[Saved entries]
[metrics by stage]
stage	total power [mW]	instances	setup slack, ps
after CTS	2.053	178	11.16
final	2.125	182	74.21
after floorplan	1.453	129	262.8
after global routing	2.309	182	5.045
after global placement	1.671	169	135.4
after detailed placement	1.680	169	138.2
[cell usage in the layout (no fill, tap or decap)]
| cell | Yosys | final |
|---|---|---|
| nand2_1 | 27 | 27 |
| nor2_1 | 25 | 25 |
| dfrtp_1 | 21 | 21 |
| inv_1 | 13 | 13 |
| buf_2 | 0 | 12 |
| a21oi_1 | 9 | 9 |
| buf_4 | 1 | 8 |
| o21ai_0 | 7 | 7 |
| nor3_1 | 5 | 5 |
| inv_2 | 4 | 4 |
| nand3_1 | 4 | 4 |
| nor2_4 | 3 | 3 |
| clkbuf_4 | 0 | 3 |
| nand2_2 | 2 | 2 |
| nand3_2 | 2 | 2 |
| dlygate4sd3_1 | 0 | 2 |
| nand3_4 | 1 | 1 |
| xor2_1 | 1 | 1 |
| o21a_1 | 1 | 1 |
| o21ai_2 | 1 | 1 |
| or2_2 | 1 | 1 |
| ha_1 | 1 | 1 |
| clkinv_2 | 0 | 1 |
File: config.mk
export PLATFORM = sky130hd
export DESIGN_NAME = uno_seq_ctrl
export DESIGN_NICKNAME = d
export VERILOG_FILES = /design/src/rtl/uno_seq_ctrl.sv
export SDC_FILE = /design/constraint.sdc
export NUM_CORES = 1
export LEC_CHECK = 0
export ABC_AREA = 1
export ABC_CLOCK_PERIOD_IN_PS = 2000
export CORE_ASPECT_RATIO = 1.1
export CORE_MARGIN = 2
export CORE_UTILIZATION = 47
export CTS_CLUSTER_SIZE = 8
export DETAILED_ROUTE_END_ITERATION = 16
export DONT_BUFFER_PORTS = 1
export MAX_ROUTING_LAYER = met4
export PLACE_DENSITY = 0.73
export SLEW_MARGIN = 40
export SYNTH_ARGS = -nofsm -noshare
export SYNTH_HDL_FRONTEND = slang
export SYNTH_SLANG_ARGS = --single-unit
File: constraint.sdc
create_clock -name clk_i -period 2 [get_ports clk_i]
set_input_delay 0.4 -clock clk_i [delete_from_list [all_inputs] [get_ports clk_i]]
set_output_delay 0.4 -clock clk_i [all_outputs]
set_load 0.05 [all_outputs]
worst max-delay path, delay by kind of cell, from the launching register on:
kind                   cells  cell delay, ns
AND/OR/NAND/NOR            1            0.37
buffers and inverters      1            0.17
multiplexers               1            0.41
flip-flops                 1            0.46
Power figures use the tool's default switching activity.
===== src/rtl/axi_lite_rr_arbiter.sv =====
// Two-port AXI4-Lite arbiter in front of a single AXI4-Lite slave (the APB bridge).
// One transaction is in flight at a time: it is captured from the granted port,
// replayed on the master port, and the response is returned to the originator.
// Ports are served round-robin; each port alternates read/write when both pend.
//
// Ports:
//   s_axi_clk    - single clock, rising edge
//   s_axi_reset  - synchronous, active-high reset
//   s0_axi       - slave port 0 (from interconnect master 0)
//   s1_axi       - slave port 1 (from interconnect master 1)
//   m_axi        - master port to the bridge; all outputs come from registered state
//   arb_busy     - high whenever the FSM is not idle
//   arb_owner    - port owning the current/last transaction
//
// Optional feature: define ARB_TIMEOUT_EN to abort a downstream wait after
// TIMEOUT_CYCLES cycles and return SLVERR to the owning port.
module axi_lite_rr_arbiter #(
    parameter int unsigned ADDR_W         = 32,
    parameter int unsigned DATA_W         = 32,
    parameter int unsigned TIMEOUT_CYCLES = 256
) (
    input  logic                         s_axi_clk,
    input  logic                         s_axi_reset,
    axi_lite_rr_arbiter_if.slave         s0_axi,
    axi_lite_rr_arbiter_if.slave         s1_axi,
    axi_lite_rr_arbiter_if.master        m_axi,
    output logic                         arb_busy,
    output logic                         arb_owner
);
    localparam int unsigned STRB_W = DATA_W / 8;

    localparam logic KindRead  = 1'b0;
    localparam logic KindWrite = 1'b1;

    localparam logic [1:0] RespSlvErr = 2'b10;

    if (TIMEOUT_CYCLES < 1) begin : g_bad_timeout
        $error("TIMEOUT_CYCLES must be at least 1");
    end

    typedef enum logic [2:0] {StIdle, StMAr, StMAw, StMR, StMB, StSR, StSB} state_e;

    state_e state_q, state_d;

    logic              last_port_q;
    logic [1:0]        last_kind_q;
    logic              owner_q;
    logic [ADDR_W-1:0] addr_q;
    logic [DATA_W-1:0] wdata_q;
    logic [STRB_W-1:0] wstrb_q;
    logic [DATA_W-1:0] rdata_q;
    logic [1:0]        resp_q;
    logic              aw_done_q;
    logic              w_done_q;

    // Request decode: a write needs both address and data valid.
    logic [1:0] req_rd, req_wr, req;
    assign req_rd = {s1_axi.arvalid, s0_axi.arvalid};
    assign req_wr = {s1_axi.awvalid & s1_axi.wvalid, s0_axi.awvalid & s0_axi.wvalid};
    assign req    = req_rd | req_wr;

    logic win;
    logic win_rd;
    always_comb begin
        win = req[1];
        if (req[0] && req[1]) begin
            win = ~last_port_q;
        end
        // With both kinds pending, serve the kind not served last time.
        win_rd = req_rd[win];
        if (req_rd[win] && req_wr[win]) begin
            win_rd = (last_kind_q[win] == KindWrite);
        end
    end

    logic grant_rd, grant_wr;
    assign grant_rd = (state_q == StIdle) && !s_axi_reset && req[win] && win_rd;
    assign grant_wr = (state_q == StIdle) && !s_axi_reset && req[win] && !win_rd;

    logic own_rready, own_bready;
    assign own_rready = owner_q ? s1_axi.rready : s0_axi.rready;
    assign own_bready = owner_q ? s1_axi.bready : s0_axi.bready;

    logic done_r, done_b;
    assign done_r = (state_q == StSR) && own_rready;
    assign done_b = (state_q == StSB) && own_bready;

    logic timeout;

`ifdef ARB_TIMEOUT_EN
    localparam int unsigned CntW = $clog2(TIMEOUT_CYCLES + 1);

    logic [CntW-1:0] cnt_q;
    logic            waiting;

    assign waiting = state_q inside {StMAr, StMAw, StMR, StMB};
    assign timeout = waiting && (cnt_q == CntW'(TIMEOUT_CYCLES));

    always_ff @(posedge s_axi_clk) begin
        if (s_axi_reset) begin
            cnt_q <= '0;
        end else if (state_d != state_q) begin
            cnt_q <= '0;
        end else if (waiting && !timeout) begin
            cnt_q <= cnt_q + 1'b1;
        end
    end
`else
    assign timeout = 1'b0;
`endif

    // Master-side valids/readies depend only on registered state.
    logic aw_pending, w_pending;
    assign aw_pending = (state_q == StMAw) && !aw_done_q && !timeout;
    assign w_pending  = (state_q == StMAw) && !w_done_q && !timeout;

    // State register
    always_ff @(posedge s_axi_clk) begin
        if (s_axi_reset) begin
            state_q <= StIdle;
        end else begin
            state_q <= state_d;
        end
    end

    // Next-state logic
    always_comb begin
        state_d = state_q;
        case (state_q)
            StIdle: begin
                if (grant_rd) begin
                    state_d = StMAr;
                end else if (grant_wr) begin
                    state_d = StMAw;
                end
            end
            StMAr: begin
                if (timeout) begin
                    state_d = StSR;
                end else if (m_axi.arready) begin
                    state_d = StMR;
                end
            end
            StMAw: begin
                if (timeout) begin
                    state_d = StSB;
                end else if ((aw_done_q || m_axi.awready) && (w_done_q || m_axi.wready)) begin
                    state_d = StMB;
                end
            end
            StMR: begin
                if (timeout || m_axi.rvalid) begin
                    state_d = StSR;
                end
            end
            StMB: begin
                if (timeout || m_axi.bvalid) begin
                    state_d = StSB;
                end
            end
            StSR: begin
                if (own_rready) begin
                    state_d = StIdle;
                end
            end
            StSB: begin
                if (own_bready) begin
                    state_d = StIdle;
                end
            end
            default: state_d = StIdle;
        endcase
    end

    // Outputs
    always_comb begin
        m_axi.arvalid = (state_q == StMAr) && !timeout;
        m_axi.araddr  = addr_q;
        m_axi.awvalid = aw_pending;
        m_axi.awaddr  = addr_q;
        m_axi.wvalid  = w_pending;
        m_axi.wdata   = wdata_q;
        m_axi.wstrb   = wstrb_q;
        m_axi.rready  = (state_q == StMR) && !timeout;
        m_axi.bready  = (state_q == StMB) && !timeout;

        s0_axi.arready = grant_rd && !win;
        s0_axi.awready = grant_wr && !win;
        s0_axi.wready  = grant_wr && !win;
        s0_axi.rvalid  = (state_q == StSR) && !owner_q;
        s0_axi.rdata   = rdata_q;
        s0_axi.rresp   = resp_q;
        s0_axi.bvalid  = (state_q == StSB) && !owner_q;
        s0_axi.bresp   = resp_q;

        s1_axi.arready = grant_rd && win;
        s1_axi.awready = grant_wr && win;
        s1_axi.wready  = grant_wr && win;
        s1_axi.rvalid  = (state_q == StSR) && owner_q;
        s1_axi.rdata   = rdata_q;
        s1_axi.rresp   = resp_q;
        s1_axi.bvalid  = (state_q == StSB) && owner_q;
        s1_axi.bresp   = resp_q;

        arb_busy  = (state_q != StIdle);
        arb_owner = owner_q;
    end

    // Transaction capture and scheduling history
    always_ff @(posedge s_axi_clk) begin
        if (s_axi_reset) begin
            last_port_q <= 1'b1;
            last_kind_q <= {KindWrite, KindWrite};
            owner_q     <= 1'b0;
            addr_q      <= '0;
            wdata_q     <= '0;
            wstrb_q     <= '0;
            rdata_q     <= '0;
            resp_q      <= '0;
            aw_done_q   <= 1'b0;
            w_done_q    <= 1'b0;
        end else begin
            if (grant_rd || grant_wr) begin
                owner_q   <= win;
                aw_done_q <= 1'b0;
                w_done_q  <= 1'b0;
                if (grant_rd) begin
                    addr_q <= win ? s1_axi.araddr : s0_axi.araddr;
                end else begin
                    addr_q  <= win ? s1_axi.awaddr : s0_axi.awaddr;
                    wdata_q <= win ? s1_axi.wdata : s0_axi.wdata;
                    wstrb_q <= win ? s1_axi.wstrb : s0_axi.wstrb;
                end
            end
            if (aw_pending && m_axi.awready) begin
                aw_done_q <= 1'b1;
            end
            if (w_pending && m_axi.wready) begin
                w_done_q <= 1'b1;
            end
            if ((state_q == StMAr || state_q == StMR) && timeout) begin
                rdata_q <= '0;
                resp_q  <= RespSlvErr;
            end else if (state_q == StMR && m_axi.rvalid) begin
                rdata_q <= m_axi.rdata;
                resp_q  <= m_axi.rresp;
            end
            if ((state_q == StMAw || state_q == StMB) && timeout) begin
                resp_q <= RespSlvErr;
            end else if (state_q == StMB && m_axi.bvalid) begin
                resp_q <= m_axi.bresp;
            end
            if (done_r) begin
                last_port_q          <= owner_q;
                last_kind_q[owner_q] <= KindRead;
            end
            if (done_b) begin
                last_port_q          <= owner_q;
                last_kind_q[owner_q] <= KindWrite;
            end
        end
    end
endmodule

_WHAT YOU SHOULD DO_
In the records above, the line with "xor2_1 | 1 | 1 |" marks the start and the line with "worst max-delay path, delay" marks the end; copy that stretch exactly, both lines included, and nothing else.

_PROBLEM SOLUTION_
| xor2_1 | 1 | 1 |
| o21a_1 | 1 | 1 |
| o21ai_2 | 1 | 1 |
| or2_2 | 1 | 1 |
| ha_1 | 1 | 1 |
| clkinv_2 | 0 | 1 |
File: config.mk
export PLATFORM = sky130hd
export DESIGN_NAME = uno_seq_ctrl
export DESIGN_NICKNAME = d
export VERILOG_FILES = /design/src/rtl/uno_seq_ctrl.sv
export SDC_FILE = /design/constraint.sdc
export NUM_CORES = 1
export LEC_CHECK = 0
export ABC_AREA = 1
export ABC_CLOCK_PERIOD_IN_PS = 2000
export CORE_ASPECT_RATIO = 1.1
export CORE_MARGIN = 2
export CORE_UTILIZATION = 47
export CTS_CLUSTER_SIZE = 8
export DETAILED_ROUTE_END_ITERATION = 16
export DONT_BUFFER_PORTS = 1
export MAX_ROUTING_LAYER = met4
export PLACE_DENSITY = 0.73
export SLEW_MARGIN = 40
export SYNTH_ARGS = -nofsm -noshare
export SYNTH_HDL_FRONTEND = slang
export SYNTH_SLANG_ARGS = --single-unit
File: constraint.sdc
create_clock -name clk_i -period 2 [get_ports clk_i]
set_input_delay 0.4 -clock clk_i [delete_from_list [all_inputs] [get_ports clk_i]]
set_output_delay 0.4 -clock clk_i [all_outputs]
set_load 0.05 [all_outputs]
worst max-delay path, delay by kind of cell, from the launching register on:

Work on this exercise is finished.